Non-vegan beauty ingredients to dodge
Choosing a vegan lifestyle can unfortunately put a lot of work into selecting the beauty products you buy due to there still being many products in cosmetics that are either animal products or contain products derived from animals, some being quite surprising or super easy to miss.
The good news is that the sale of vegan beauty products is continuously growing at a rapid rate which means more and more brands are putting in the effort to join the movement. In skin care terms, vegan means products that are not tested on animals and don’t contain any animal-derived ingredients. Many brands are cruelty-free, which means that they just don’t test on animals, which does not necessarily automatically make them vegan unless the ingredients in the beauty products are also certified vegan.

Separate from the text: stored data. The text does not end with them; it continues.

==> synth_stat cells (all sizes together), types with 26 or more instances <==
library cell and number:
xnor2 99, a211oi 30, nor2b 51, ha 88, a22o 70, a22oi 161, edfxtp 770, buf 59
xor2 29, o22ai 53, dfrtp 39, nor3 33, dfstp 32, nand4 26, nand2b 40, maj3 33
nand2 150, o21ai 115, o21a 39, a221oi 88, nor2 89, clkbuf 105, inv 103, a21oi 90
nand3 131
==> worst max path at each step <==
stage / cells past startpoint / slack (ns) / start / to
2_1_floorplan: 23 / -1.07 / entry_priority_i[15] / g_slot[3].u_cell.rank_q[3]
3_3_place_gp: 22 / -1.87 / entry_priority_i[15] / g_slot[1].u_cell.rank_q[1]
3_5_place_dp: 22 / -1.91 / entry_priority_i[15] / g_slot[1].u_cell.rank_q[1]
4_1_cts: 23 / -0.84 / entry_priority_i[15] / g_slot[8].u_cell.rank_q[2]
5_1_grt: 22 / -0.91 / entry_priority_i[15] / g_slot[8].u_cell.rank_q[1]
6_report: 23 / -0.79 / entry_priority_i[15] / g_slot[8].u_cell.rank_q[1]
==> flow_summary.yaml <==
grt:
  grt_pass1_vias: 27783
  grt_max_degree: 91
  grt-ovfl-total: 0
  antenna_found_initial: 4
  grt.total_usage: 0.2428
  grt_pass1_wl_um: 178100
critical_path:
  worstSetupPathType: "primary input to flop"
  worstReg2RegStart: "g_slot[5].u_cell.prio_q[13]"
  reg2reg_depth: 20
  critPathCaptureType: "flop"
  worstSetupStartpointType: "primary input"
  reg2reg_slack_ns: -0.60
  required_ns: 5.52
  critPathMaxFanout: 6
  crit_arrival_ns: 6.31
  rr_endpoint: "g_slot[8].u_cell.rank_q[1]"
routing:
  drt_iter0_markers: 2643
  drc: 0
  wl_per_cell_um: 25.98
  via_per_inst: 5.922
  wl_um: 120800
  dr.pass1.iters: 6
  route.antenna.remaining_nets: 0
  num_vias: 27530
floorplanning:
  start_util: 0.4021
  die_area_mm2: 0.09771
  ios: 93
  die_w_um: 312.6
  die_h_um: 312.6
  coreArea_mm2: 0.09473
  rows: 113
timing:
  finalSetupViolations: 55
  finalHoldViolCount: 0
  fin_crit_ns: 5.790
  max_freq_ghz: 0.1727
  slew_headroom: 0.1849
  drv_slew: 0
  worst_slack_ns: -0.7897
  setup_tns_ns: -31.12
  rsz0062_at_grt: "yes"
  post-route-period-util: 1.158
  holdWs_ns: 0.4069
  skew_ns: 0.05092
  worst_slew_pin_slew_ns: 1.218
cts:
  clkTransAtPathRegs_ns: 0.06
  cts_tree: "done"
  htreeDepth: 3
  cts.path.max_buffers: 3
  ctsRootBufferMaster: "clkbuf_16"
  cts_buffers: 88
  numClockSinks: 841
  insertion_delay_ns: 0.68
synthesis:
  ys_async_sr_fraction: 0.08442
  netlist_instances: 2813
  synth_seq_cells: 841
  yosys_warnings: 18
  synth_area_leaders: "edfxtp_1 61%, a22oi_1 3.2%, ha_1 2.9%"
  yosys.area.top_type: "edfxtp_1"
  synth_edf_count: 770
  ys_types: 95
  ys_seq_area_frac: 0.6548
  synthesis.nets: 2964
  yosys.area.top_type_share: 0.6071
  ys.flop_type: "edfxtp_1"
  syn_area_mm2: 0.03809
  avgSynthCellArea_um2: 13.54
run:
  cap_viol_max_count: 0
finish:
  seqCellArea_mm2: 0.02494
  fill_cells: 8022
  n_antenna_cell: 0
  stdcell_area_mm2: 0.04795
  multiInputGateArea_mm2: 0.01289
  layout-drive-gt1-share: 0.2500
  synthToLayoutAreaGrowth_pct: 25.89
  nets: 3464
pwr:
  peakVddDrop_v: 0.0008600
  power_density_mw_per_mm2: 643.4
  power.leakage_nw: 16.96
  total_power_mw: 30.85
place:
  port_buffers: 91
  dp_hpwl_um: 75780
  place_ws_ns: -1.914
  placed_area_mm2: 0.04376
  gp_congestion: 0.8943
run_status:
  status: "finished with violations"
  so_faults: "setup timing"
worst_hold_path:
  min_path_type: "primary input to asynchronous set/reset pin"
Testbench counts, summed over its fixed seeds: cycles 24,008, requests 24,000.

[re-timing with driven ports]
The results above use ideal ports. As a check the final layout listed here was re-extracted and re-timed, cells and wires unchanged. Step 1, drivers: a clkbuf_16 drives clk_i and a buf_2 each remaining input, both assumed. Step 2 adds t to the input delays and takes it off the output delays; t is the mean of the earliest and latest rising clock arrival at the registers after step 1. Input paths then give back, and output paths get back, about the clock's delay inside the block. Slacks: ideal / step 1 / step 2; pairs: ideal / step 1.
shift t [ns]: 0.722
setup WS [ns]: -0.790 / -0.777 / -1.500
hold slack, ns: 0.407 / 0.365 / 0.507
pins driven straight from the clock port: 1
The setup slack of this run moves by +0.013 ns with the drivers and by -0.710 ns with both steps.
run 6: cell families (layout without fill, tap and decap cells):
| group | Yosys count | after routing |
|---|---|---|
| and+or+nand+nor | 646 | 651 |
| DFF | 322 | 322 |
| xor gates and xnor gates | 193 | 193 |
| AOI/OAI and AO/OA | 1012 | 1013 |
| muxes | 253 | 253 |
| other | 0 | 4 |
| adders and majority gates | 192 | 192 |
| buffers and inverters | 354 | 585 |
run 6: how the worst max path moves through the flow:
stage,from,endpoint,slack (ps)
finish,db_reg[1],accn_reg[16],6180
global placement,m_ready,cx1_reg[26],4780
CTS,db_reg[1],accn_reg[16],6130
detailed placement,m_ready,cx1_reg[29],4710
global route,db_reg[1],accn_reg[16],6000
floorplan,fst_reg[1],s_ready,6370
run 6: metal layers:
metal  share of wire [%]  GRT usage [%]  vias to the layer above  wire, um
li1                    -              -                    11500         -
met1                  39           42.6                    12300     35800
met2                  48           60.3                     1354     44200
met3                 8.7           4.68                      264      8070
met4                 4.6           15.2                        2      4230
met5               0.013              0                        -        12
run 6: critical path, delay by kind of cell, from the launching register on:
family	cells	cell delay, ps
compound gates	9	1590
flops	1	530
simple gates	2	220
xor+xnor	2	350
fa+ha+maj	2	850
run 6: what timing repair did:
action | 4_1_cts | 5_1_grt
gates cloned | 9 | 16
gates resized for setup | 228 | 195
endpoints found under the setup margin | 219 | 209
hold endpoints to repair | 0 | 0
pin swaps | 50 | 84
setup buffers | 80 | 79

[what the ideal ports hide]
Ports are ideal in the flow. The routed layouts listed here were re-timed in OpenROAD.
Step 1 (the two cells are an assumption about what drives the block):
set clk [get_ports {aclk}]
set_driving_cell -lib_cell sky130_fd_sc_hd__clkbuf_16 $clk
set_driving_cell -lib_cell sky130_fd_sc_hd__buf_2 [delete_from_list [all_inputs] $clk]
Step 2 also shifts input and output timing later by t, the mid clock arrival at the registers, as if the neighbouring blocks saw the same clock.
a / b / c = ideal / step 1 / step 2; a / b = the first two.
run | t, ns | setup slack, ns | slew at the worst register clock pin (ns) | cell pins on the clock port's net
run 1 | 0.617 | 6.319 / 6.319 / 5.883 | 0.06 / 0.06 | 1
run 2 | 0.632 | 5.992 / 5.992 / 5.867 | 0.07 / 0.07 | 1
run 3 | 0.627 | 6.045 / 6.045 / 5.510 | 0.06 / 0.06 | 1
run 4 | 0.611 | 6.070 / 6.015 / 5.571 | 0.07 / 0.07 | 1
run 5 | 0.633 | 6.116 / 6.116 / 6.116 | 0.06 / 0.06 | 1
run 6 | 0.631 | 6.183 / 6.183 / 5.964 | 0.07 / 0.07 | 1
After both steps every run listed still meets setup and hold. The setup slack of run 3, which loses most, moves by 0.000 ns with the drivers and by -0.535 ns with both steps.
Background: an optimization exercise with open tools, aiming at small area, a short achievable clock period and few clock cycles per item. Do not read the settings as production practice.
Function was checked by simulation only, so behaviour that the tests miss may differ from the original.

--- flow/config.mk ---
export PLATFORM = sky130hd
export DESIGN_NAME = booth_radix2_multiplier_core
export DESIGN_NICKNAME = booth_radix2_multiplier_core
export VERILOG_FILES = /design/flow/design.v
export SDC_FILE = /design/flow/constraint.sdc
export NUM_CORES = 4
export LEC_CHECK = 0
export ABC_CLOCK_PERIOD_IN_PS = 3300
export CAP_MARGIN = 20
export CORE_MARGIN = 2
export CORE_UTILIZATION = 40
export PLACE_DENSITY = 0.6
export SETUP_SLACK_MARGIN = 3.9
export SLEW_MARGIN = 20
--- flow/constraint.sdc ---
create_clock -name core_clock -period 7.2 [get_ports {clock}]
set_input_delay 1.4400 -clock core_clock [delete_from_list [all_inputs] [get_ports {clock}]]
set_output_delay 1.4400 -clock core_clock [all_outputs]
set_load 0.01 [all_outputs]
Source: an optimization exercise on an open RTL-to-GDS flow (aim: small area). Production flows keep margins and buffers that such runs may drop.
Function was checked by simulation only, so behaviour that the tests miss may differ from the original.
No driver is modelled on the clock port, so clocking that relies on it looks cheaper here than on a real chip.
Power figures rest on the tool's default switching activity, not on a simulated workload.

### flow/flow/run.sh
#!/bin/bash
# The standard layout, with four changes: every cell goes to its smallest
# drive strength after floorplanning (downsize.tcl), the ports get buf_1
# buffers, CTS uses clkbuf_8 without dummy loads, and after CTS each clock
# buffer goes to the smallest clkbuf that keeps the register clock-pin slew
# under 112 ps (clkdown.tcl).
set -euo pipefail
here=$(pwd)
export POST_FLOORPLAN_TCL="$here/flow/downsize.tcl"
export POST_CTS_TCL="$here/flow/clkdown.tcl"
export BUFFER_PORTS_ARGS="-buffer_cell sky130_fd_sc_hd__buf_1"
export CTS_ARGS="-sink_clustering_enable -repair_clock_nets -buf_list sky130_fd_sc_hd__clkbuf_8 -sink_clustering_size 50 -sink_clustering_max_diameter 100 -dont_use_dummy_load"
bash standard.sh finish > "$here/standard_flow.log" 2>&1
### flow/flow/clkdown.tcl
# Run after CTS (POST_CTS_TCL). Give each clock buffer the smallest of the clkbuf cells that keeps the
# slew at every register clock pin under the limit (placement estimate).
proc my_clk_pin_slew { } {
  set worst 0.0
  foreach p [get_pins -hierarchical */CLK] {
    set s [get_property $p slew_max]
    if { $s > $worst } { set worst $s }
  }
  return $worst
}
proc my_downsize_clock { limit sizes } {
  set db [ord::get_db]
  set block [ord::get_db_block]
  set n 0
  foreach inst [$block getInsts] {
    if { ![string match "clkbuf_*" [$inst getName]] } { continue }
    set orig [$inst getMaster]
    foreach sz $sizes {
      set m [$db findMaster "sky130_fd_sc_hd__clkbuf_$sz"]
      if { [$m getWidth] >= [[$inst getMaster] getWidth] } { continue }
      $inst swapMaster $m
      estimate_parasitics -placement
      if { [my_clk_pin_slew] > $limit } {
        $inst swapMaster $orig
        estimate_parasitics -placement
      } else {
        set orig $m
        incr n
      }
    }
  }
  puts "downsize_clock: $n swaps, worst clock pin slew [my_clk_pin_slew]"
}

estimate_parasitics -placement
my_downsize_clock 0.112 {4 2 1}
### flow/flow/downsize.tcl
# Put every cell on the smallest drive strength of its own function (same
# name up to the _N suffix), skipping cells on the don't-use list. The
# placement's repair_design then buffers or sizes up what needs it.
set db [ord::get_db]
set block [ord::get_db_block]
set dont_use {}
if { [info exists ::env(DONT_USE_CELLS)] } {
  set dont_use $::env(DONT_USE_CELLS)
}
proc my_is_dont_use { name pats } {
  foreach p $pats {
    if { [string match $p $name] } { return 1 }
  }
  return 0
}
set swapped 0
set saved 0
foreach inst [$block getInsts] {
  set m [$inst getMaster]
  set name [$m getName]
  if { ![regexp {^(sky130_fd_sc_hd__[a-z0-9]+)_([0-9]+)$} $name -> base sz] } { continue }
  set best $m
  set best_area [expr { [$m getWidth] * [$m getHeight] }]
  foreach n {0 1 2 3 4 6 8 12 16} {
    set cand [$db findMaster "${base}_$n"]
    if { $cand == "NULL" || $cand == "" } { continue }
    if { [my_is_dont_use "${base}_$n" $dont_use] } { continue }
    set a [expr { [$cand getWidth] * [$cand getHeight] }]
    if { $a < $best_area } {
      set best $cand
      set best_area $a
    }
  }
  if { $best != $m } {
    set saved [expr { $saved + [$m getWidth] * [$m getHeight] - $best_area }]
    $inst swapMaster $best
    incr swapped
  }
}
puts "downsize: swapped $swapped cells, saved [expr { $saved / 1.0e6 }] um^2"
### flow/standard.sh
#!/bin/bash
# synth_recipe.tcl (not shown) runs the flow's synth.tcl, then flattens the netlist and writes it again
# the make line also repeats each setting of config.mk as NAME=value (left out here)
make -C /OpenROAD-flow-scripts/flow DESIGN_CONFIG=/design/flow/config.mk WORK_HOME=/design/flow/orfs CLKGATE_MAP_FILE= SYNTH_SCRIPT=/design/flow/synth_recipe.tcl "${@:-finish}"
### flow/config.mk
export PLATFORM = sky130hd
export DESIGN_NAME = button_debounce_auto_repeat
export DESIGN_NICKNAME = button_debounce_auto_repeat
export VERILOG_FILES = /design/flow/design.v
export SDC_FILE = /design/flow/constraint.sdc
export NUM_CORES = 4
export LEC_CHECK = 0
export CAP_MARGIN = 5
export CORE_MARGIN = 2
export CORE_UTILIZATION = 60
export GPL_TIMING_DRIVEN = 0
export SLEW_MARGIN = 5
export SYNTH_HIERARCHICAL = 1
### flow/constraint.sdc
create_clock -name core_clock -period 8.0 [get_ports {clk_i}]
set_input_delay 1.6000 -clock core_clock [delete_from_list [all_inputs] [get_ports {clk_i}]]
set_output_delay 1.6000 -clock core_clock [all_outputs]
set_load 0.01 [all_outputs]
Background: an optimization exercise with open tools, aiming at small area, a short achievable clock period and few clock cycles per item. Do not read the settings as production practice.
Where RTL was checked, it was by simulation tests only, not by an equivalence proof against the original.
Function not checked in runs 2 and 3: the RTL went through the layout flow alone.

`flow/flow/run.sh`:
```
#!/bin/bash
# The standard layout (the standard.sh: ORFS synthesis through finish, unchanged), with
# the ports buffered by buf_1 cells and timing repair aimed 5.6 ns below the clock period, at the worst endpoints only.
set -euo pipefail
bash standard.sh SETUP_SLACK_MARGIN=5.6 TNS_END_PERCENT=10 "BUFFER_PORTS_ARGS=-buffer_cell sky130_fd_sc_hd__buf_1" finish > flow_make.log 2>&1
```
`flow/standard.sh`:
```
#!/bin/bash
# synth_recipe.tcl (not shown) runs the flow's synth.tcl, then flattens the netlist and writes it again
# the make line also repeats each setting of config.mk as NAME=value (left out here)
make -C /OpenROAD-flow-scripts/flow DESIGN_CONFIG=/design/flow/config.mk WORK_HOME=/design/flow/orfs CLKGATE_MAP_FILE= SYNTH_SCRIPT=/design/flow/synth_recipe.tcl "${@:-finish}"
```
`flow/config.mk`:
```
export PLATFORM = sky130hd
export DESIGN_NAME = hilo_muldiv_ctrl
export DESIGN_NICKNAME = hilo_muldiv_ctrl
export VERILOG_FILES = /design/flow/design.v
export SDC_FILE = /design/flow/constraint.sdc
export NUM_CORES = 4
export LEC_CHECK = 0
export CAP_MARGIN = 20
export CORE_MARGIN = 2
export CORE_UTILIZATION = 40
export SLEW_MARGIN = 20
```
`flow/constraint.sdc`:
```
create_clock -name core_clock -period 11.0 [get_ports {clk}]
set_input_delay 2.2000 -clock core_clock [delete_from_list [all_inputs] [get_ports {clk}]]
set_output_delay 2.2000 -clock core_clock [all_outputs]
set_load 0.01 [all_outputs]
```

It can be confusing to ensure the brands you’re using or planning to purchase from are what you think, so using a guide such as PETA‘s can help you make smarter, ethical decisions when purchasing products. MineTan Body Skin and b.tan products are all vegan, cruelty-free and PETA-approved.
Here’s a quick round-up of some key ingredients that are in a lot of beauty products that can be easily missed:
Products that come from bees, such as beeswax or honey, are commonly used in many beauty products but can be replaced by vegan alternatives such as vegetable glycerin which is used in MineTan and b.tan products.
Lanolin is commonly used in products to soften and moisturise. Unfortunately it is derived from sheeps wool and is therefore not a vegan product. However, there can be lanolin that is ethically derived in a cruelty-free way, so you can research a products manufacturers to see if this is the case and make a more ethical choice. Alternatives include plant oils such as coconut and butters such as shea and coconut which are also used in MineTan products.
Keratin is commonly used in hair products to rebuild healthier hair. It is a naturally occurring protein in our own hair and nails, however when used in beauty products, it is derived from animals which also have it naturally occurring in their nails, hooves or horns. Many haircare brands which choose to use vegetable oils as an alternative.
Collagen is an anti-ageing favourite ingredient. While there are some plant-based alternatives, collagen is commonly derived from animal tissue, ligaments or bone meaning it is not a vegan ingredient. If you’re using a product containing this, we recommend checking whether it was ethically derived in terms of your ethical standards and whether the brand is cruelty-free to your or your countries standards.
A trendy acid in skin care in recent times in Hyaluronic Acid due to its ability to hydrate and plump skin. Sadly, a lot of this acid that is on the market at the moment is actually derived from rooster combs! However, it can also be derived from plants through bacteria-based biofermentation, so we recommend checking in with the brand to see how they source this ingredient.